Das Wasser an der karibischen Küste Kolumbiens ist warm und voller Leben. Korallenriffe säumen die Inseln Tesoro und Pavitos, sie beherbergen eine reiche Fauna sowie diverse Algenspezies. Zwischen den Korallenkolonien kreuzen emsig bunte Fische umher. Eine ökologisch wichtige Art ist Sparisoma viride, der Signal-Papageifisch, benannt nach seiner variablen grün-gelben oder rötlichen Farbe. Die Tiere sind überwiegend Herbivoren, Pflanzenfresser, die sich zumeist von Algen ernähren. Mit ihrem schnabelartigen Gebiss beißen sie aber regelmäßig auch lebendige Korallenstücke ab. Sind die Schuppenträger Riffzerstörer?

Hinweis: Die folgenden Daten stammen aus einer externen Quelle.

**src/logic/srea_pkg.sv**
```systemverilog
// shared constants, states and contract of the smbus ram/eeprom access block
// Contract
// - write byte to 0x00-0xDF stores in ram
// - command 0xF8-0xFB plus one byte loads pointer
// - erase picks page from low byte bits 7:5; the code takes the page from pointer bits 9:5
// - two data bytes: address low, then program
// - acknowledge address, command and every data byte
// - command 0xFC: count, then count data bytes
// - hold scl low while a byte programs
// - receive byte returns one byte at pointer
// - block read: 0xFD, repeated start, read address
// - block read sends 0x20 then 32 bytes
// - optional check byte follows the last data
// - check byte follows block read data
// - check byte is crc-8, polynomial 0x07
// - send byte with ram address sets pointer
// - 0xFE erases only when config bit 2 set
// - nack every access while erase runs
// - slave address is 10011 plus two pins
package srea_pkg;
  // bus addressing and command codes
  localparam logic [4:0] SLV_ADDR_HI = 5'h13;
  localparam logic [7:0] RAM_TOP = 8'hDF;
  localparam logic [7:0] EE_HI_MIN = 8'hF8;
  localparam logic [7:0] EE_HI_MAX = 8'hFB;
  localparam logic [7:0] CMD_BLK_WR = 8'hFC;
  localparam logic [7:0] CMD_BLK_RD = 8'hFD;
  localparam logic [7:0] CMD_ERASE = 8'hFE;
  localparam logic [7:0] BLK_RD_COUNT = 8'h20;
  localparam logic [5:0] BLK_RD_LEN = 6'h20;
  localparam logic [5:0] PEC_IDX = 6'h21;
  // erase enable lives in a ram byte
  localparam logic [7:0] UPD_CFG_ADDR = 8'h90;
  localparam int UPD_ERASE_BIT = 2;
  localparam int RAM_DEPTH = 224;
  // eeprom offset and page field
  localparam int EE_OFS_W = 10;
  localparam int EE_PAGE_LSB = 5;
  localparam logic [7:0] CRC_POLY = 8'h07;
  localparam logic [7:0] CRC_INIT = 8'h00;
  // timing
  localparam int CLK_PERIOD_NS = 25;
  localparam int T_PROG_US = 250;
  localparam int T_ERASE_MS = 20;
  localparam int PROG_CNT = (T_PROG_US * 1000 + CLK_PERIOD_NS - 1) / CLK_PERIOD_NS;
  localparam int ERASE_CNT = (T_ERASE_MS * 1000000 + CLK_PERIOD_NS - 1) / CLK_PERIOD_NS;
  localparam int BUSY_W = 20;
  // byte engine states
  typedef enum logic [5:0] {
    ST_IDLE = 6'h01,
    ST_RX = 6'h02,
    ST_ACK = 6'h04,
    ST_TX = 6'h08,
    ST_MACK = 6'h10,
    ST_WAIT = 6'h20
  } srea_state_e;
endpackage : srea_pkg

```
**src/logic/srea_crc_if.sv**
```systemverilog
// bit-serial crc channel between the byte engine and the checker
`timescale 1ns/10ps
interface srea_crc_if;
  logic clr;
  logic en;
  logic din;
  logic [7:0] crc;
  modport calc (input clr, input en, input din, output crc);
  modport user (output clr, output en, output din, input crc);
endinterface : srea_crc_if

```
**src/logic/srea_sync.sv**
```systemverilog
// two-stage synchroniser for pins from outside the clock domain
`timescale 1ns/10ps
module srea_sync #(
  parameter int WIDTH = 1,
  parameter logic [WIDTH-1:0] RST_VAL = '0
) (
  input wire logic ref_clk,
  input wire logic sys_rst,
  input wire logic [WIDTH-1:0] d_in,
  output logic [WIDTH-1:0] q_out
);
  logic [WIDTH-1:0] meta_ff;
  logic [WIDTH-1:0] q_ff;

  // first stage feeds only the second; reset to the idle level of each line
  always_ff @(posedge ref_clk or posedge sys_rst) begin
    if (sys_rst) begin
      meta_ff <= RST_VAL;
      q_ff <= RST_VAL;
    end else begin
      meta_ff <= d_in;
      q_ff <= meta_ff;
    end
  end

  assign q_out = q_ff;
endmodule : srea_sync

```
**src/logic/srea_crc8.sv**
```systemverilog
// bit-serial crc-8 over every transferred data bit
`timescale 1ns/10ps
module srea_crc8 import srea_pkg::*; (
  input wire logic ref_clk,
  input wire logic sys_rst,
  srea_crc_if.calc crc_if
);
  logic [7:0] crc_ff;
  logic fb;

  assign fb = crc_ff[7] ^ crc_if.din;

  // msb-first shift, clear wins since it marks a new transaction
  always_ff @(posedge ref_clk or posedge sys_rst) begin
    if (sys_rst) begin
      crc_ff <= CRC_INIT;
    end else if (crc_if.clr) begin
      crc_ff <= CRC_INIT;
    end else if (crc_if.en) begin
      crc_ff <= {crc_ff[6:0], 1'b0} ^ (fb ? CRC_POLY : 8'h00);
    end
  end

  assign crc_if.crc = crc_ff;
endmodule : srea_crc8

```
**src/logic/srea_top.sv**
```systemverilog
// smbus slave command decoder for user ram and paged eeprom
`timescale 1ns/10ps
module srea_top import srea_pkg::*; #(
  parameter int PROG_CYCLES = PROG_CNT,
  parameter int ERASE_CYCLES = ERASE_CNT
) (
  input wire logic ref_clk,
  input wire logic sys_rst,
  input wire logic scl_in,
  output logic scl_out,
  output logic scl_oe_n,
  input wire logic sda_in,
  output logic sda_out,
  output logic sda_oe_n,
  input wire logic addr_select_hi_pin,
  input wire logic addr_select_lo_pin,
  input wire logic [7:0] ee_rdata,
  output logic [EE_OFS_W-1:0] ee_rd_addr,
  output logic ee_prog,
  output logic [EE_OFS_W-1:0] ee_prog_addr,
  output logic [7:0] ee_wdata,
  output logic ee_erase,
  output logic [EE_OFS_W-EE_PAGE_LSB-1:0] ee_erase_page,
  output logic busy
);
  // synchronised pins and their delayed copies
  logic [3:0] pins_s;
  logic scl_s;
  logic sda_s;
  logic a_hi_s;
  logic a_lo_s;
  logic scl_d_ff;
  logic sda_d_ff;
  logic scl_rise;
  logic scl_fall;
  logic bus_start;
  logic bus_stop;

  // byte engine
  srea_state_e state_ff;
  logic [3:0] bit_cnt_ff;
  logic [7:0] shreg_ff;
  logic [2:0] byte_idx_ff;
  logic rw_ff;
  logic mack_ff;
  logic [5:0] tx_idx_ff;

  // command, pointers and storage
  logic [7:0] cmd_ff;
  logic [7:0] ram_ptr_ff;
  logic [15:0] ee_ptr_ff;
  logic sel_ee_ff;
  logic [7:0] blk_left_ff;
  logic [7:0] ram_ff [RAM_DEPTH];
  logic [BUSY_W-1:0] prog_cnt_ff;
  logic [BUSY_W-1:0] erase_cnt_ff;

  // output flops
  logic scl_hold_ff;
  logic scl_oe_n_ff;
  logic sda_oe_n_ff;
  logic ee_prog_ff;
  logic [EE_OFS_W-1:0] ee_prog_addr_ff;
  logic [7:0] ee_wdata_ff;
  logic ee_erase_ff;
  logic [EE_OFS_W-EE_PAGE_LSB-1:0] ee_erase_page_ff;
  logic busy_ff;

  // decode terms
  logic prog_busy;
  logic erase_busy;
  logic rx_end;
  logic wait_need;
  logic byte_go;
  logic addr_hit;
  logic cmd_is_ram;
  logic cmd_is_ee;
  logic wr_byte;
  logic blk_wr_data;
  logic ram_we;
  logic [7:0] ram_wa;
  logic ee_we;
  logic ptr_load;
  logic erase_go;
  logic blk_rd;
  logic tx_data;
  logic tx_load;
  logic [7:0] rd_byte;
  logic [7:0] tx_byte;
  srea_state_e ack_or_idle;

  srea_crc_if crc_if ();

  // bus lines idle high, so they reset high: no false edge after reset
  srea_sync #(
    .WIDTH(4),
    .RST_VAL(4'hC)
  ) u_sync (
    .ref_clk(ref_clk),
    .sys_rst(sys_rst),
    .d_in({scl_in, sda_in, addr_select_hi_pin, addr_select_lo_pin}),
    .q_out(pins_s)
  );

  srea_crc8 u_crc (
    .ref_clk(ref_clk),
    .sys_rst(sys_rst),
    .crc_if(crc_if.calc)
  );

  assign {scl_s, sda_s, a_hi_s, a_lo_s} = pins_s;

  // edge history of the already synchronised lines
  always_ff @(posedge ref_clk or posedge sys_rst) begin
    if (sys_rst) begin
      scl_d_ff <= 1'b1;
      sda_d_ff <= 1'b1;
    end else begin
      scl_d_ff <= scl_s;
      sda_d_ff <= sda_s;
    end
  end

  // start and stop are sda moves while scl stays high
  assign scl_rise = scl_s & ~scl_d_ff;
  assign scl_fall = ~scl_s & scl_d_ff;
  assign bus_start = scl_s & scl_d_ff & sda_d_ff & ~sda_s;
  assign bus_stop = scl_s & scl_d_ff & ~sda_d_ff & sda_s;

  assign prog_busy = prog_cnt_ff != '0;
  assign erase_busy = erase_cnt_ff != '0;

  // byte completion; data bytes wait while a byte programs
  assign rx_end = (state_ff == ST_RX) && scl_fall && (bit_cnt_ff == 4'h8);
  assign wait_need = prog_busy && (byte_idx_ff != 3'h0);
  assign byte_go = (rx_end && !wait_need) || ((state_ff == ST_WAIT) && !prog_busy);
  assign addr_hit = shreg_ff[7:1] == {SLV_ADDR_HI, a_hi_s, a_lo_s};
  // address must match and no erase may run; data bytes always get an ack
  assign ack_or_idle = ((byte_idx_ff != 3'h0) || (addr_hit && !erase_busy)) ? ST_ACK : ST_IDLE;

  // command classes
  assign cmd_is_ram = cmd_ff <= RAM_TOP;
  assign cmd_is_ee = (cmd_ff >= EE_HI_MIN) && (cmd_ff <= EE_HI_MAX);
  assign wr_byte = byte_go && !rw_ff && (byte_idx_ff != 3'h0);
  // count bytes beyond the announced length are taken as the check byte
  assign blk_wr_data = wr_byte && (cmd_ff == CMD_BLK_WR) && (byte_idx_ff >= 3'h3)
    && (blk_left_ff != 8'h00);

  // memory write events
  assign ram_we = (wr_byte && (byte_idx_ff == 3'h2) && cmd_is_ram)
    || (blk_wr_data && !sel_ee_ff && (ram_ptr_ff <= RAM_TOP));
  assign ram_wa = (byte_idx_ff == 3'h2) ? cmd_ff : ram_ptr_ff;
  assign ee_we = (wr_byte && (byte_idx_ff == 3'h3) && cmd_is_ee)
    || (blk_wr_data && sel_ee_ff);
  assign ptr_load = wr_byte && (byte_idx_ff == 3'h2) && cmd_is_ee;
  assign erase_go = wr_byte && (byte_idx_ff == 3'h1) && (shreg_ff == CMD_ERASE)
    && ram_ff[UPD_CFG_ADDR][UPD_ERASE_BIT] && !erase_busy;

  // read path: count, data at the pointer, then the check byte
  assign blk_rd = cmd_ff == CMD_BLK_RD;
  assign tx_data = blk_rd ? ((tx_idx_ff != 6'h00) && (tx_idx_ff <= BLK_RD_LEN))
    : (tx_idx_ff == 6'h00);
  assign rd_byte = sel_ee_ff ? ee_rdata
    : ((ram_ptr_ff <= RAM_TOP) ? ram_ff[ram_ptr_ff] : 8'h00);
  assign tx_byte = (blk_rd && (tx_idx_ff == 6'h00)) ? BLK_RD_COUNT
    : (tx_data ? rd_byte : crc_if.crc);
  assign tx_load = scl_fall
    && (((state_ff == ST_ACK) && rw_ff) || ((state_ff == ST_MACK) && !mack_ff));

  // received bits enter the crc at the fall after them, so the rise ahead
  // of a repeated start never counts; sent bits enter on the rise
  assign crc_if.clr = bus_start && (state_ff == ST_IDLE);
  assign crc_if.en = (scl_fall && (state_ff == ST_RX) && (bit_cnt_ff != 4'h0))
    || (scl_rise && (state_ff == ST_TX));
  assign crc_if.din = (state_ff == ST_TX) ? shreg_ff[7] : shreg_ff[0];

  // byte engine; stop and start override any state
  always_ff @(posedge ref_clk or posedge sys_rst) begin
    if (sys_rst) begin
      state_ff <= ST_IDLE;
      bit_cnt_ff <= 4'h0;
      shreg_ff <= 8'h00;
      byte_idx_ff <= 3'h0;
      rw_ff <= 1'b0;
      mack_ff <= 1'b1;
      tx_idx_ff <= 6'h00;
    end else if (bus_stop) begin
      state_ff <= ST_IDLE;
    end else if (bus_start) begin
      state_ff <= ST_RX;
      bit_cnt_ff <= 4'h0;
      byte_idx_ff <= 3'h0;
    end else begin
      case (state_ff)
        ST_IDLE: begin
          bit_cnt_ff <= 4'h0;
        end
        ST_RX: begin
          if (scl_rise && (bit_cnt_ff != 4'h8)) begin
            shreg_ff <= {shreg_ff[6:0], sda_s};
            bit_cnt_ff <= bit_cnt_ff + 4'h1;
          end else if (rx_end) begin
            state_ff <= wait_need ? ST_WAIT : ack_or_idle;
          end
        end
        ST_WAIT: begin
          if (!prog_busy) begin
            state_ff <= ack_or_idle;
          end
        end
        ST_ACK: begin
          if (scl_fall) begin
            bit_cnt_ff <= 4'h0;
            if (byte_idx_ff != 3'h7) begin
              byte_idx_ff <= byte_idx_ff + 3'h1;
            end
            state_ff <= rw_ff ? ST_TX : ST_RX;
          end
        end
        ST_TX: begin
          if (scl_fall) begin
            shreg_ff <= {shreg_ff[6:0], 1'b0};
            bit_cnt_ff <= bit_cnt_ff + 4'h1;
            if (bit_cnt_ff == 4'h7) begin
              state_ff <= ST_MACK;
            end
          end
        end
        ST_MACK: begin
          if (scl_rise) begin
            mack_ff <= sda_s;
          end else if (scl_fall) begin
            bit_cnt_ff <= 4'h0;
            // a master nack ends the read
            state_ff <= mack_ff ? ST_IDLE : ST_TX;
          end
        end
        default: begin
          state_ff <= ST_IDLE;
        end
      endcase
      if (byte_go && (byte_idx_ff == 3'h0)) begin
        rw_ff <= shreg_ff[0];
        tx_idx_ff <= 6'h00;
      end
      if (tx_load) begin
        shreg_ff <= tx_byte;
        if (tx_idx_ff != 6'h3F) begin
          tx_idx_ff <= tx_idx_ff + 6'h01;
        end
      end
    end
  end

  // command, pointers and block counter
  always_ff @(posedge ref_clk or posedge sys_rst) begin
    if (sys_rst) begin
      cmd_ff <= 8'h00;
      ram_ptr_ff <= 8'h00;
      ee_ptr_ff <= {EE_HI_MIN, 8'h00};
      sel_ee_ff <= 1'b0;
      blk_left_ff <= 8'h00;
    end else begin
      if (wr_byte && (byte_idx_ff == 3'h1)) begin
        cmd_ff <= shreg_ff;
        if (shreg_ff <= RAM_TOP) begin
          ram_ptr_ff <= shreg_ff;
          sel_ee_ff <= 1'b0;
        end
      end
      if (ptr_load) begin
        ee_ptr_ff <= {cmd_ff, shreg_ff};
        sel_ee_ff <= 1'b1;
      end
      if (wr_byte && (byte_idx_ff == 3'h2) && (cmd_ff == CMD_BLK_WR)) begin
        blk_left_ff <= shreg_ff;
      end
      // block data steps the active pointer, reads and writes alike
      if (blk_wr_data || (tx_load && blk_rd && tx_data)) begin
        if (blk_wr_data) begin
          blk_left_ff <= blk_left_ff - 8'h01;
        end
        if (sel_ee_ff) begin
          ee_ptr_ff <= ee_ptr_ff + 16'h0001;
        end else begin
          ram_ptr_ff <= ram_ptr_ff + 8'h01;
        end
      end
    end
  end

  // user ram; cleared at reset so reads are defined
  always_ff @(posedge ref_clk or posedge sys_rst) begin
    if (sys_rst) begin
      for (int i = 0; i < RAM_DEPTH; i++) begin
        ram_ff[i] <= 8'h00;
      end
    end else if (ram_we) begin
      ram_ff[ram_wa] <= shreg_ff;
    end
  end

  // program and erase timers; a new program restarts its timer
  always_ff @(posedge ref_clk or posedge sys_rst) begin
    if (sys_rst) begin
      prog_cnt_ff <= '0;
      erase_cnt_ff <= '0;
    end else begin
      if (ee_we) begin
        prog_cnt_ff <= BUSY_W'(PROG_CYCLES);
      end else if (prog_busy) begin
        prog_cnt_ff <= prog_cnt_ff - BUSY_W'(1);
      end
      if (erase_go) begin
        erase_cnt_ff <= BUSY_W'(ERASE_CYCLES);
      end else if (erase_busy) begin
        erase_cnt_ff <= erase_cnt_ff - BUSY_W'(1);
      end
    end
  end

  // eeprom array strobes; the low five bits never reach the erase
  always_ff @(posedge ref_clk or posedge sys_rst) begin
    if (sys_rst) begin
      ee_prog_ff <= 1'b0;
      ee_prog_addr_ff <= '0;
      ee_wdata_ff <= 8'h00;
      ee_erase_ff <= 1'b0;
      ee_erase_page_ff <= '0;
      busy_ff <= 1'b0;
    end else begin
      ee_prog_ff <= ee_we;
      ee_erase_ff <= erase_go;
      busy_ff <= prog_busy | erase_busy;
      if (ee_we) begin
        ee_prog_addr_ff <= ee_ptr_ff[EE_OFS_W-1:0];
        ee_wdata_ff <= shreg_ff;
      end
      if (erase_go) begin
        ee_erase_page_ff <= ee_ptr_ff[EE_OFS_W-1:EE_PAGE_LSB];
      end
    end
  end

  // open-drain drivers; scl released one cycle after sda is set up
  always_ff @(posedge ref_clk or posedge sys_rst) begin
    if (sys_rst) begin
      scl_hold_ff <= 1'b0;
      scl_oe_n_ff <= 1'b1;
      sda_oe_n_ff <= 1'b1;
    end else begin
      scl_hold_ff <= state_ff == ST_WAIT;
      scl_oe_n_ff <= !((state_ff == ST_WAIT) || scl_hold_ff);
      sda_oe_n_ff <= !((state_ff == ST_ACK)
        || ((state_ff == ST_TX) && !shreg_ff[7]));
    end
  end

  assign scl_out = 1'b0;
  assign sda_out = 1'b0;
  assign scl_oe_n = scl_oe_n_ff;
  assign sda_oe_n = sda_oe_n_ff;
  assign ee_rd_addr = ee_ptr_ff[EE_OFS_W-1:0];
  assign ee_prog = ee_prog_ff;
  assign ee_prog_addr = ee_prog_addr_ff;
  assign ee_wdata = ee_wdata_ff;
  assign ee_erase = ee_erase_ff;
  assign ee_erase_page = ee_erase_page_ff;
  assign busy = busy_ff;
endmodule : srea_top

```
**config.mk**
```make
export PLATFORM = sky130hd
export DESIGN_NAME = srea_top
export DESIGN_NICKNAME = d
export VERILOG_FILES = /design/src/logic/srea_pkg.sv /design/src/logic/srea_crc_if.sv /design/src/logic/srea_sync.sv /design/src/logic/srea_crc8.sv /design/src/logic/srea_top.sv
export SDC_FILE = /design/constraint.sdc
export NUM_CORES = 2
export LEC_CHECK = 0
export ABC_CLOCK_PERIOD_IN_PS = 143200
export BUFFER_PORTS_ARGS = -buffer_cell sky130_fd_sc_hd__buf_2
export CAP_MARGIN = 20
export CELL_PAD_IN_SITES_DETAIL_PLACEMENT = 1
export CELL_PAD_IN_SITES_GLOBAL_PLACEMENT = 2
export CORE_MARGIN = 4
export CORE_UTILIZATION = 52
export CTS_CLUSTER_DIAMETER = 40
export DETAILED_ROUTE_END_ITERATION = 16
export PLACE_DENSITY = 0.95
export SYNTH_ARGS = -nofsm -noshare
export SYNTH_HDL_FRONTEND = slang
export SYNTH_SLANG_ARGS = --single-unit
```
**constraint.sdc**
```tcl
create_clock -name ref_clk -period 143.2 [get_ports ref_clk]
set_input_delay 35.8 -clock ref_clk [delete_from_list [all_inputs] [get_ports ref_clk]]
set_output_delay 35.8 -clock ref_clk [all_outputs]
set_load 0.005 [all_outputs]
```
==> impl_metrics.csv <==
group,metric,value,unit
final_layout,fill_cells,16200,
synthesis,synth.most_common_cell,"dfrtp_1",
synthesis,synth_sequential_area_ratio,0.513,
timing,worst-slew-pin-transition,1.34,ns
cts,post_cts_hold_buffer_count,0,
hold_path,hold_path_depth,0,
cts,cts-htree-levels,5,
die,die_height,435,um
synthesis,synth_async_sr_flop_share,1.00,
cts,tritoncts,"yes",
timing,count_of_endpoints_failing_setup_in_the_final_report,0,
route,detailroute.via_count,59700,
final_layout,drive_above_1_share,0.464,
route,post-route-drc-count,0,
critical_path,worst_setup_sp_type,"primary input",
route,firstDrtPassIters,5,
final_layout,syn_to_final_growth,13.1,%
hold_path,hp-class,"reg -> reg",
pwr,worst_ir_drop_vdd,0.0153,mV
cts,post_cts_resized,0,
cts,clockBufferDepth,4,
critical_path,rr_endpoint,"shreg_ff[7]$_DFFE_PP0P_",
timing,maxClockFrequency,25.5,MHz
cts,tritoncts.num_buffers,298,
critical_path,rr_startpoint,"ram_ptr_ff[0]$_DFF_PP0_",
global_routing,grt_first_pass_wirelength,468000,um
synthesis,synth_commonest_cells,"1,933 x dfrtp_1, 876 x mux2_2, 736 x mux2_4",
timing,rsz0062_at_grt,"false",
route,avgRoutedWirePerCell,35.1,um
timing,setup_total_negative_slack,0,ns
cts,clk_root_buffer_cell,"clkbuf_16",
die,placementRows,156,
placement,place.port_buffers,51,
route,avgViaCountPerCell,6.74,
timing,final_min_period_over_clock_period,0.274,
critical_path,worstSetupEndpointType,"async pin",
die,starting_utilization_of_the_core_area,0.524,
critical_path,criticalPathCategory,"in -> async",
cts,clk-insertion-delay-late,0.94,ns
die,core,181000,sq um
critical_path,reg2regPathDepth,12,
synthesis,synth_edf_count,0,
global_routing,first_global_vias,66400,
hold_path,min_delay_worst_endpoint,"u_sync.q_out[3]$_DFF_PP1_",
synthesis,post-synth-top-area-cell,"dfrtp_1",
synthesis,synth.ff_latch_count,1943,
pwr,leakagePower,53.0,nW
synthesis,synth.lib_cells_used.distinct,92,
timing,clock-skew-final,0.0783,ns
route,ant_nets,0,
synthesis,yosys_warns,0,
synthesis,post_synth_instance_area,94900,sq um
timing,hold_viol_final,0,
placement,rd_place_congestion,0.856,
route,routed_wirelength,311000,um
synthesis,postSynthCellCount,6218,
run_status,run_status,"finished, final reports clean",
pwr,power_per_cell_area,13.3,nW/um^2
die,die_extent_in_x,435,um
critical_path,timing.critical_path.fanout_max,177,
critical_path,r2r_slack,136.70,ns
run,maxCapViolCount,0,
global_routing,initial_antenna_violation_count,12,
critical_path,critPathArrivalTime,40.11,ns
hold_path,worstHoldStart,"u_sync.meta_ff[3]$_DFF_PP1_",
synthesis,yosysTopAreaCellShare,0.510,
timing,number_of_pins_with_negative_max_slew_slack_in_the_final_report,0,
die,floorplan.io_pins,54,
timing,crit_path_setup_slack_layout,103.94,ns
critical_path,critical_path_required_time,144.05,ns
global_routing,grtUsageTotal,0.325,
global_routing,grt_max_degree,220,
die,floorplan.die_area,189000,sq um
synthesis,ys_dominant_reg_cell,"dfrtp_1",
final_layout,finish.net_count,6293,
timing,min_period,39.26,ns
route,detail_route.iter0.violations,6271,
placement,post-place-ws,102.95,ns
cts,cts_num_sinks,1943,
cts,cts_post_setup_buffers_inserted,0,
placement,dp.final_hpwl,174000,um
global_routing,globalRouteOverflowTotal,0,
timing,slew_headroom,0.108,
synthesis,syn_avg_cell_area,15.3,sq um
synthesis,synthTopCellsByArea,"dfrtp_1 51%, mux2_4 12%, mux2_2 10%",
cts,clk_transition_reported_paths,0.04,ns
metal layers:
metal | routed length (um) | share of wire | track usage
met1 | 118000 | 0.38 | 0.406
met2 | 147000 | 0.47 | 0.516
met3 | 25400 | 0.082 | 0.0850
met4 | 20200 | 0.065 | 0.187
met5 | 55 | 0.00018 | 0
layout by cell type, fill, tap and decap left out, drive strengths merged, types with 13 or more instances in the layout:
master    netlist  layout
a211oi         23      23
a21oi          79      79
a22o           23      23
a22oi          60      60
a31oi          20      20
and2           19      19
and3           14      14
buf           143     174
bufinv          0      27
clkbuf        289     366
clkinv          1      55
clkinvlp        0      30
dfrtp        1933    1933
ha             17      17
inv            38      82
mux2         1814    1814
mux2i         145     145
mux4          409     409
nand2         439     439
nand2b         26      26
nand3          62      62
nand4          16      16
nor2          182     182
nor2b          27      27
nor3           45      45
nor4           23      23
o211ai         14      14
o21ai         101     101
o221ai         22      22
o22ai          35      35
or3            13      13
xnor2          19      19
xor2           17      17
logic make-up after synthesis:
logic type / synth area share
compound gates: 0.0338
xor+xnor: 0.00332
fa+ha+maj: 0.00235
buf+inv: 0.0232
flops: 0.513
mux: 0.357
other cells: 0.0000395
simple gates: 0.0678
worst max path at each step:
stage	startpoint	to	slack [ns]	cells after the start
3_3_place_gp	sys_rst	ram_ff[1600]$_DFFE_PP0P_	103.14	6
2_1_floorplan	sys_rst	bit_cnt_ff[0]$_DFFE_PP0P_	52.54	1
3_5_place_dp	sys_rst	ram_ff[1620]$_DFFE_PP0P_	102.95	6
6_report	sys_rst	ram_ff[1566]$_DFFE_PP0P_	103.94	6
5_1_grt	sys_rst	ram_ff[1566]$_DFFE_PP0P_	103.39	6
4_1_cts	sys_rst	ram_ff[1624]$_DFFE_PP0P_	103.80	6
state kept, by name, indices dropped and copies added (netlist names), 5 cells and up:
name and count:
blk_left_ff 8, cmd_ff 8, ee_erase_page 5, ee_prog_addr 10
ee_ptr_ff 10, ee_wdata 8, erase_cnt_ff 20, prog_cnt_ff 20
ram_ff 1792, ram_ptr_ff 8, shreg_ff 8, state_ff 6
tx_idx_ff 6, u_crc.crc_if.crc 8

Nein. Trotz ihrer Beißattacken gelten S. viride und verwandte Arten unter Wissenschaftern nicht als Übeltäter - im Gegenteil. Die von den Papageifischen verursachten Schäden sind nicht von Dauer, durch ihre grasende Aktivität fördern sie vielmehr die Korallenartenvielfalt und die Verjüngung der Riffe. Dementsprechend bezeichnen einige Fachleute sie bereits als sogenannte Schlüssel-Arten.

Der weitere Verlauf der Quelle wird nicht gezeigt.